What is being asked: With both ends included, transcribe exactly the records below from their first line to the line that contains "localparam logic [7:0] cmd_off".

Input data:
---------------

<file path="src/wdt_pkg.sv">
// Contract
// - Source and global enables gate servicing
// - Request flags hold until serviced/cleared
// - Watchdog clock: RC or system/4
// - Disabled watchdog: clears no-op, no reset
// - Divide by 2^13..2^16 selects timeout
// - Instruction-clock watchdog stops in power-down
// - Normal overflow: full reset, set timeout
// - Power-down overflow: warm reset, set timeout
// - Reset pin, clears, halt clear count
// - Single clear instruction clears immediately
// - Two-instruction clear needs both halves
// - Halt stops system clock, RC optional
// - Power-down retains memory, registers, ports
// - Halt with RC clock restarts count
// - Halt sets powerdown, clears timeout
// - Powerdown cleared by power-up or clear
// - Wake on reset, irq, port, overflow
// - Per-bit port A wake enables
// - Irq wake: vector or next instruction
// - Already-pending irq does not wake
// - 1024-clock wait after any wake
// - Reset holds 1024 clocks plus load
// - Timeout flag immune to register writes
package wdt_pkg;
  // Wishbone register word offsets (byte addresses)
  localparam logic [7:0] ctrl_off   = 8'h00;
  localparam logic [7:0] status_off = 8'h04;
  localparam logic [7:0] irq_off    = 8'h08;
  localparam logic [7:0] cmd_off    = 8'h0c;
  localparam logic [7:0] count_off  = 8'h10;
  // Control field positions
  localparam int ctrl_wdt_en_bit  = 0;
  localparam int ctrl_src_rc_bit  = 1;
  localparam int ctrl_div_lsb     = 2;
  localparam int ctrl_two_clr_bit = 4;
  localparam int ctrl_wake_lsb    = 8;
  // Command bits
  localparam int cmd_clr_bit    = 0;
  localparam int cmd_clr1_bit   = 1;
  localparam int cmd_clr2_bit   = 2;
  localparam int cmd_halt_bit   = 3;
  // Interrupt register layout: enables low, flags high
  localparam int irq_glb_bit    = 7;
  localparam int irq_flag_lsb   = 8;
  localparam int irq_num        = 6;
  // Timing
  localparam int sys_per_instr  = 4;
  localparam int startup_clks   = 1024;
  localparam int opt_load_clks  = 16;
  localparam int div_base_log2  = 13;
  localparam int cnt_w          = 17;
  // Sequencer states
  typedef enum logic [1:0]
  {
    st_reset = 2'b00,
    st_run   = 2'b01,
    st_halt  = 2'b10,
    st_wait  = 2'b11
  } seq_t;
endpackage

</file>
<file path="src/wdt_pwr_ctrl.sv">
// Added by the designer: the Wishbone interface to the registers and the register addresses.
module wdt_pwr_ctrl #(
  parameter int port_w = 8
) (
  // Clock and reset
  input  wire logic              clk_i,
  input  wire logic              rst_i,
  input  wire logic              ext_reset_pin_n_i,
  // Watchdog RC tick, one cycle per oscillator period
  input  wire logic              rc_tick_i,
  // Wake stimuli and stack full
  input  wire logic [port_w-1:0] port_a_i,
  input  wire logic [5:0]        irq_event_i,
  input  wire logic              stack_full_i,
  // Wishbone slave
  input  wire logic              cyc_i,
  input  wire logic              stb_i,
  input  wire logic              we_i,
  input  wire logic [7:0]        adr_i,
  input  wire logic [3:0]        sel_i,
  input  wire logic [31:0]       dat_i,
  output logic [31:0]            dat_o,
  output logic                   ack_o,
  // Core control
  output logic                   core_reset_o,
  output logic                   warm_reset_o,
  output logic                   core_hold_o,
  output logic                   sys_clk_en_o,
  output logic                   rc_osc_en_o,
  output logic                   irq_take_o,
  output logic [5:0]             irq_vec_o
);
  localparam int cw = wdt_pkg::cnt_w;

  // Operation overview
  //
  // Sequencer
  // The block walks four states. Power-up, a pin reset and a
  // running overflow all enter the reset state. That state holds
  // the core in full reset for the start-up wait plus the option
  // load time. It then enters run, where the core executes and
  // software reaches the command register.
  // Halt is entered from run by the halt command. In halt the
  // system clock is gated off and the core stays stalled.
  // An irq, port or overflow wake in halt moves to the wait state. The wait
  // state inserts the start-up wait before run resumes.
  //
  // Watchdog count
  // The count advances on the selected tick. The RC tick comes
  // in from outside as a one-cycle pulse per oscillator period.
  // The instruction tick is a free-running divide by four of the
  // system clock. It is masked in halt because the real system
  // clock is stopped there, so this source cannot wake the core.
  // The overflow is the selected divider bit seen on a tick. A
  // narrower compare would save flops, but the bit test keeps all
  // four divider choices on one adder.
  //
  // Overflow
  // In run an overflow is a full reset and sets the timeout flag.
  // In halt it is a warm reset pulse with the timeout flag set.
  // The halted overflow clears the count as it wakes, otherwise
  // the set divider bit would fire again at the first run tick.
  //
  // Clearing
  // The single clear acts in one command. The two-step clear
  // remembers the first half and clears only on the second; both
  // halves in one write also count. Clears are ignored while the
  // watchdog is off, so no stray write can mask a disabled timer.
  // A clear also drops both status flags.
  //
  // Status flags
  // The timeout and powerdown flags have no write path at all.
  // Only power-up, overflow, clear and halt touch them. A pin
  // reset keeps them so software can tell why it restarted.
  //
  // Interrupt flags
  // Events set the flags; software clears by writing zeros.
  // A set and a software clear in one cycle leave the flag set, so no event
  // is lost to a read-modify-write race in the service routine.
  // Servicing takes the lowest numbered enabled request, clears
  // its flag and the global enable, and pulses the take output.
  // A full stack holds all service off until it drains.
  //
  // Halt wake
  // Flags already pending at halt entry are recorded and can not
  // wake the core. Only a fresh event on another source does.
  // A falling port bit wakes when its enable bit is set. The port
  // is sampled once per clock, so a glitch shorter than a clock
  // period can be missed; that is a known limitation.
  //
  // Bus
  // A classic single cycle is answered one clock after it is
  // taken. The acknowledge stands one cycle. The read word is
  // registered at the taking edge from the live address. Writes
  // need the lowest byte lane; the upper lanes are ignored.
  // Unmapped reads return zero and unmapped writes are dropped.
  //
  // Outputs
  // Every output is a flop. The hold, clock enable and RC enable
  // flops are loaded from the next state, so they change on the
  // same edge as the sequencer and control word do.
  //
  // Limitations
  // The RC tick must be slower than half the system clock,
  // otherwise ticks merge. The start-up counter is eleven bits
  // wide, enough for the start-up wait plus option load only.
  // The port width may not exceed the eight wake enable bits.
  //
  // Retention
  // Nothing here touches memory or port state in halt; the core
  // simply sees its hold and its gated clock, so all of its own
  // registers and pins keep their values until the wake.
  //
  // Reset
  // Power-up loads every flop through the synchronous reset.
  // The core reset and hold flops start set and the clock enable
  // starts set so the core sees a clean start-up wait.
  //
  // Test hooks
  // The sequencer state is visible in the status word so a bench
  // can see run, halt and wait without probing inside.
  //

  // Whole state
  typedef struct packed {
    wdt_pkg::seq_t     seq;
    logic [10:0]       dly;        // Start-up / wake wait counter
    logic [cw-1:0]     cnt;        // Watchdog count
    logic [1:0]        pre;        // Instruction clock prescale
    logic              clr1_seen;  // First half of two-step clear
    logic [15:0]       ctrl;
    logic              to_flag;
    logic              pd_flag;
    logic [7:0]        irq_en;
    logic [5:0]        irq_flag;
    logic [5:0]        pend_at_halt; // Flags pending when halted
    logic [port_w-1:0] port_q;
    logic              wake_irq;
    logic              ack;
    logic [31:0]       rdata;
    logic              core_rst;
    logic              warm;
    logic              take;
    logic [5:0]        vec;
    logic              hold;       // Core stalled
    logic              clk_en;     // System clock enable
    logic              rc_en;      // RC oscillator enable
  } state_t;

  state_t st_r;
  state_t st_nxt;

  // Combinational helpers
  logic              wr;
  logic              rd;
  logic              wdt_en;
  logic              src_rc;
  logic [1:0]        div_sel;
  logic              tick;
  logic              ovf;
  logic              clr_cmd;
  logic [5:0]        ena;
  logic [5:0]        pend;
  logic [port_w-1:0] fall;
  logic              wake_any;
  logic [3:0]        cmd;

  // Next-state logic
  always_comb
  begin
    st_nxt   = st_r;
    wr       = cyc_i && stb_i && we_i && !st_r.ack && sel_i[0];
    rd       = cyc_i && stb_i && !we_i && !st_r.ack;
    wdt_en   = st_r.ctrl[wdt_pkg::ctrl_wdt_en_bit];
    src_rc   = st_r.ctrl[wdt_pkg::ctrl_src_rc_bit];
    div_sel  = st_r.ctrl[wdt_pkg::ctrl_div_lsb +: 2];
    cmd      = (wr && adr_i == wdt_pkg::cmd_off) ? dat_i[3:0] : 4'h0;
    ena      = st_r.irq_en[5:0] & {6{st_r.irq_en[wdt_pkg::irq_glb_bit]}};
    pend     = st_r.irq_flag & ena;
    fall     = st_r.port_q & ~port_a_i & st_r.ctrl[wdt_pkg::ctrl_wake_lsb +: port_w];
    // Counter clock source
    if (src_rc)
    begin
      tick = rc_tick_i;
    end
    else
    begin
      tick = (st_r.pre == 2'(wdt_pkg::sys_per_instr - 1)) && (st_r.seq != wdt_pkg::st_halt);
    end
    ovf      = wdt_en && tick && st_r.cnt[5'(wdt_pkg::div_base_log2) + 5'(div_sel)];
    clr_cmd  = 1'b0;
    wake_any = 1'b0;

    // One-cycle pulses
    st_nxt.ack      = (wr || rd) && !st_r.ack;
    st_nxt.warm     = 1'b0;
    st_nxt.take     = 1'b0;
    st_nxt.port_q   = port_a_i;
    st_nxt.pre      = st_r.pre + 2'd1; // Free-running system/4 prescale
    if (tick && wdt_en)
    begin
      st_nxt.cnt = st_r.cnt + cw'(1);
    end

    // Software clears, only when watchdog enabled
    if (wdt_en && st_r.seq == wdt_pkg::st_run)
    begin
      if (!st_r.ctrl[wdt_pkg::ctrl_two_clr_bit] && cmd[wdt_pkg::cmd_clr_bit])
      begin
        clr_cmd = 1'b1;
      end
      if (st_r.ctrl[wdt_pkg::ctrl_two_clr_bit])
      begin
        if (cmd[wdt_pkg::cmd_clr1_bit])
        begin
          st_nxt.clr1_seen = 1'b1;
        end
        if (cmd[wdt_pkg::cmd_clr2_bit] && (st_r.clr1_seen || cmd[wdt_pkg::cmd_clr1_bit]))
        begin
          clr_cmd          = 1'b1;
          st_nxt.clr1_seen = 1'b0;
        end
      end
    end
    if (clr_cmd)
    begin
      st_nxt.cnt     = '0;
      st_nxt.to_flag = 1'b0;
      st_nxt.pd_flag = 1'b0;
    end

    // Register writes; timeout and powerdown flags are not writable
    if (wr && adr_i == wdt_pkg::ctrl_off)
    begin
      st_nxt.ctrl = dat_i[15:0];
    end
    if (wr && adr_i == wdt_pkg::irq_off)
    begin
      st_nxt.irq_en   = dat_i[7:0];
      st_nxt.irq_flag = st_r.irq_flag & dat_i[wdt_pkg::irq_flag_lsb +: wdt_pkg::irq_num];
    end
    st_nxt.irq_flag = st_nxt.irq_flag | irq_event_i; // set wins over clear

    // Sequencer
    unique case (st_r.seq)
      wdt_pkg::st_reset:
      begin
        st_nxt.core_rst = 1'b1;
        st_nxt.cnt      = '0;
        if (st_r.dly == 11'(wdt_pkg::startup_clks + wdt_pkg::opt_load_clks - 1))
        begin
          st_nxt.seq      = wdt_pkg::st_run;
          st_nxt.core_rst = 1'b0;
          st_nxt.dly      = '0;
        end
        else
        begin
          st_nxt.dly = st_r.dly + 11'd1;
        end
      end
      wdt_pkg::st_run:
      begin
        // Service highest priority enabled request
        if (|pend && !stack_full_i)
        begin
          for (int i = wdt_pkg::irq_num - 1; i >= 0; i--)
          begin
            if (pend[i])
            begin
              st_nxt.vec = 6'(1 << i);
            end
          end
          st_nxt.take                  = 1'b1;
          st_nxt.irq_flag              = st_nxt.irq_flag & ~st_nxt.vec;
          st_nxt.irq_en[wdt_pkg::irq_glb_bit] = 1'b0;
        end
        if (cmd[wdt_pkg::cmd_halt_bit])
        begin
          st_nxt.seq          = wdt_pkg::st_halt;
          st_nxt.pd_flag      = 1'b1;
          st_nxt.to_flag      = 1'b0;
          st_nxt.cnt          = '0;
          st_nxt.pend_at_halt = st_r.irq_flag;
          st_nxt.clr1_seen    = 1'b0;
        end
        if (ovf)
        begin
          st_nxt.seq     = wdt_pkg::st_reset;
          st_nxt.to_flag = 1'b1;
          st_nxt.dly     = '0;
          st_nxt.core_rst = 1'b1;
        end
      end
      wdt_pkg::st_halt:
      begin
        if (|(irq_event_i & ~st_r.pend_at_halt))
        begin
          wake_any        = 1'b1;
          st_nxt.wake_irq = |(irq_event_i & ~st_r.pend_at_halt & ena);
        end
        if (|fall)
        begin
          wake_any = 1'b1;
        end
        if (ovf)
        begin
          wake_any       = 1'b1;
          st_nxt.cnt     = '0; // Restart so run does not see a stale overflow
          st_nxt.to_flag = 1'b1;
          st_nxt.warm    = 1'b1;
        end
        if (wake_any)
        begin
          st_nxt.seq = wdt_pkg::st_wait;
          st_nxt.dly = '0;
        end
      end
      wdt_pkg::st_wait:
      begin
        if (st_r.dly == 11'(wdt_pkg::startup_clks - 1))
        begin
          st_nxt.seq      = wdt_pkg::st_run;
          st_nxt.wake_irq = 1'b0;
        end
        else
        begin
          st_nxt.dly = st_r.dly + 11'd1;
        end
      end
    endcase

    // Read data
    unique case (adr_i)
      wdt_pkg::ctrl_off:   st_nxt.rdata = {16'h0000, st_r.ctrl};
      wdt_pkg::status_off: st_nxt.rdata = {28'h0000000, st_r.seq, st_r.pd_flag, st_r.to_flag};
      wdt_pkg::irq_off:    st_nxt.rdata = {18'h00000, st_r.irq_flag, st_r.irq_en};
      wdt_pkg::count_off:  st_nxt.rdata = {15'h0000, st_r.cnt};
      default:             st_nxt.rdata = 32'h00000000;
    endcase

    // External pin reset: full initialisation, flags kept
    if (!ext_reset_pin_n_i)
    begin
      st_nxt.seq      = wdt_pkg::st_reset;
      st_nxt.cnt      = '0;
      st_nxt.dly      = '0;
      st_nxt.core_rst = 1'b1;
    end

    // Registered output copies of the next state
    st_nxt.hold   = st_nxt.seq != wdt_pkg::st_run;
    st_nxt.clk_en = st_nxt.seq != wdt_pkg::st_halt;
    st_nxt.rc_en  = st_nxt.ctrl[wdt_pkg::ctrl_wdt_en_bit] && st_nxt.ctrl[wdt_pkg::ctrl_src_rc_bit];
  end

  // State register; power-up clears both flags
  always_ff @(posedge clk_i)
  begin
    if (rst_i)
    begin
      st_r          <= '0;
      st_r.seq      <= wdt_pkg::st_reset;
      st_r.core_rst <= 1'b1;
      st_r.hold     <= 1'b1;
      st_r.clk_en   <= 1'b1;
    end
    else
    begin
      st_r <= st_nxt;
    end
  end

  // Outputs straight from flops
  assign dat_o        = st_r.rdata;
  assign ack_o        = st_r.ack;
  assign core_reset_o = st_r.core_rst;
  assign warm_reset_o = st_r.warm;
  assign core_hold_o  = st_r.hold;
  assign sys_clk_en_o = st_r.clk_en;
  assign rc_osc_en_o  = st_r.rc_en;
  assign irq_take_o   = st_r.take;
  assign irq_vec_o    = st_r.vec;
endmodule

</file>
<file path="config.mk">
export PLATFORM = sky130hd
export DESIGN_NAME = wdt_pwr_ctrl
export DESIGN_NICKNAME = d
export VERILOG_FILES = /design/src/wdt_pkg.sv /design/src/wdt_pwr_ctrl.sv
export SDC_FILE = /design/constraint.sdc
export NUM_CORES = 1
export LEC_CHECK = 0
export ABC_AREA = 1
export BUFFER_PORTS_ARGS = -buffer_cell sky130_fd_sc_hd__buf_2
export CORE_UTILIZATION = 39
export CTS_CLUSTER_SIZE = 24
export DETAILED_ROUTE_END_ITERATION = 7
export GPL_ROUTABILITY_DRIVEN = 0
export GPL_TIMING_DRIVEN = 0
export PLACE_DENSITY = 0.71
export SYNTH_ARGS = -nofsm -noshare
export SYNTH_HDL_FRONTEND = slang
export SYNTH_SLANG_ARGS = --single-unit
</file>
<file path="constraint.sdc">
create_clock -name clk_i -period 2.4 [get_ports clk_i]
set_input_delay 0.12 -clock clk_i [delete_from_list [all_inputs] [get_ports clk_i]]
set_output_delay 0.12 -clock clk_i [all_outputs]
set_load 0.05 [all_outputs]
</file>
==> metrics.md <==
| Metric | Value |
|---|---|
| Biggest area contributors in the synthesized netlist | `sky130_fd_sc_hd__dfxtp_1 (40%), sky130_fd_sc_hd__nand2_1 (10%), sky130_fd_sc_hd__nor2_1 (6.9%), sky130_fd_sc_hd__buf_4 (5.7%), sky130_fd_sc_hd__inv_1 (5.7%)` |
| Clk sink count | `between 100 and 150` |
| Power per standard cell area | `about 530 nW/um2` |
| Overall die width | `approximately 120 um` |
| Setup Viol. Count Final | `0` |
| Top-Level Pins | `111` |
| Kind of end point of the critical path | `flip-flop` |
| Reg-to-reg startpoint | `st_r[123]` |
| Run status | `complete, but fails checks` |
| Share of cells above drive strength 1 | `0.190` |
| Simple-gate area share of the yosys netlist | `0.281` |
| Final global-route overflow total | `0` |
| Combined area of all synthesized cells | `approximately 5500 um2` |
| Final-layout worst hold slack | `-11.4 ps` |
| First-pass DRT Iterations | `5` |
| Average instance area after synthesis | `7.12 um2` |
| Half-perimeter wire length after detailed placement | `~11000 um` |
| Synthesized instance count | `774` |
| GRT Util Overall | `0.207` |
| Fraction of synthesized cell area taken by the top area cell type | `0.396` |
| Sequential area share after synthesis | `0.396` |
| Ordered cell list for the critical path | `inv_1 -> ha_1 -> inv_2 -> nand2_1 -> nand2_1 -> o211ai_2 -> nor2_4 -> nand4_1 -> nor2_1 -> xor2_1 -> nor2_1` |
| Detail Route Antenna Nets | `0` |
| Filler cell count | `about 1400` |
| Floorplan Core Area | `about 14000 um2` |
| # nets final | `roughly 960` |
| Path type of the worst min-delay path | `in -> reg` |
| Post-layout instance area | `about 6500 um2` |
| Synthesized-area fraction occupied by ao, oa, aoi and oai cells | `0.132` |
| Routed Wire Length | `14800 um` |
| Largest family of logic cells by synthesized area | `simple AND/OR/NAND/NOR gates` |
| HP Start | `port_a_i[7]` |
| Pin count of the biggest net entering global routing | `17` |
| Asr flop ratio synth | `0` |
| Number of flops mapped to enable cells by yosys | `0` |
| Crit path DAT | `about 2400 ps` |
| Clock insertion delay at the later pin of the skew report | `between 300 and 400 ps` |
| Number of rows created at floorplan | `43` |
| Fraction of synthesized area in multiplexers | `0.00182` |
| Kind of start point of the critical path | `flip-flop` |
| Failing checks | `negative hold slack` |
| Wire length of the first global-routing pass | `23200 um` |
| Total CTS buffers | `9` |
| Number of buffers inserted to repair setup after CTS | `0` |
| Largest fanout of any net on the critical path | `7` |
| Longest Clk Path Bufs | `2` |
| Maximum resistive drop on vdd | `between 0.0003 and 0.0004 V` |
| Most area-hungry cell type in the Yosys netlist | `sky130_fd_sc_hd__dfxtp_1` |
| Root buffer cell | `sky130_fd_sc_hd__clkbuf_16` |
| Initial antenna violation count | `0` |
| Max Freq | `~460 MHz` |
| Leak pwr | `a little under 0.003 uW` |
| Initial DRC count | `just under 500` |
| Number of distinct library cells after synthesis | `44` |
| Critical Path Slowest Stage Cell | `sky130_fd_sc_hd__dfxtp_1` |
| Count of final max-slew check failures | `0` |
| Maximum single-stage delay on the critical path | `about 400 ps` |
| Routed via count | `approximately 5200` |
| CTS tree | `done` |
| Type of the worst setup path | `reg -> reg` |
| Detailed-route wire length per cell | `about 14 um` |
| Top cells by instance count after synthesis | `sky130_fd_sc_hd__nand2_1 (147), sky130_fd_sc_hd__dfxtp_1 (109), sky130_fd_sc_hd__nor2_1 (102)` |
| Max-Cap Viols | `0` |
| Area share of fa/ha/maj cells after synthesis | `0.0204` |
| Startpoint of the worst setup timing path | `st_r[123]` |
| N_diodes | `0` |
| Min Clock Period, post-route | `roughly 2200 ps` |
| Standard cell area after detailed placement | `roughly 6200 um2` |
| Worst-Margin Slew | `about 670 ps` |
| Remaining max-slew budget at the tightest pin | `0.553` |
| Most used standard cell by instance count after synthesis | `sky130_fd_sc_hd__nand2_1` |
| Worst-path clk slew | `around 70 ps` |
| Residual DRC count | `0` |
| Vias in the first global route | `between 4000 and 5000` |
| Die ar. | `around 15000 um2` |
| Number of port buffers | `between 70 and 80` |
| Post-route clock skew | `around 9.5 ps` |
| Detail-routed via count per cell | `4.93` |
| Layout-stage area growth over the synthesis result | `18.1%` |
| Initial cell density of the core | `0.399` |
| Total number of H-tree levels | `3` |
| Worst EP required | `around 2700 ps` |
| Setup repair after global routing missed its margin | `false` |
| Commonest register cell after synthesis | `sky130_fd_sc_hd__dfxtp_1` |
| Setup Total Neg Slack | `0 ps` |
| XOR/XNOR share of the synthesized area | `0.0334` |
| Number of hold violations in the final report | `2` |
| Count of warnings emitted by yosys | `0` |
| Synth Register Bits | `about 110` |
| Post-route clock period utilization | `0.913` |
| Die extent in y | `approximately 120 um` |
-- worst max-delay path, delay by kind of cell (launching register included) --
family | cells | cell delay [ps]
AOI/OAI and AO/OA | 1 | 180
adders and majority gates | 1 | 290
buffers and inverters | 2 | 240
and+or+nand+nor | 6 | 810
DFF | 1 | 400
xor gates and xnor gates | 1 | 170
-- metal layers --
layer / wire [um] / global-route usage / share of wire / vias up
li1: - / - / - / 2668
met1: 6970 / 0.287 / 0.47 / 2354
met2: 6490 / 0.315 / 0.44 / 196
met3: 996 / 0.0371 / 0.067 / 28
met4: 362 / 0.0856 / 0.024 / 0
met5: 0 / 0 / 0 / -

---------------

Expected answer:
<file path="src/wdt_pkg.sv">
// Contract
// - Source and global enables gate servicing
// - Request flags hold until serviced/cleared
// - Watchdog clock: RC or system/4
// - Disabled watchdog: clears no-op, no reset
// - Divide by 2^13..2^16 selects timeout
// - Instruction-clock watchdog stops in power-down
// - Normal overflow: full reset, set timeout
// - Power-down overflow: warm reset, set timeout
// - Reset pin, clears, halt clear count
// - Single clear instruction clears immediately
// - Two-instruction clear needs both halves
// - Halt stops system clock, RC optional
// - Power-down retains memory, registers, ports
// - Halt with RC clock restarts count
// - Halt sets powerdown, clears timeout
// - Powerdown cleared by power-up or clear
// - Wake on reset, irq, port, overflow
// - Per-bit port A wake enables
// - Irq wake: vector or next instruction
// - Already-pending irq does not wake
// - 1024-clock wait after any wake
// - Reset holds 1024 clocks plus load
// - Timeout flag immune to register writes
package wdt_pkg;
  // Wishbone register word offsets (byte addresses)
  localparam logic [7:0] ctrl_off   = 8'h00;
  localparam logic [7:0] status_off = 8'h04;
  localparam logic [7:0] irq_off    = 8'h08;
  localparam logic [7:0] cmd_off    = 8'h0c;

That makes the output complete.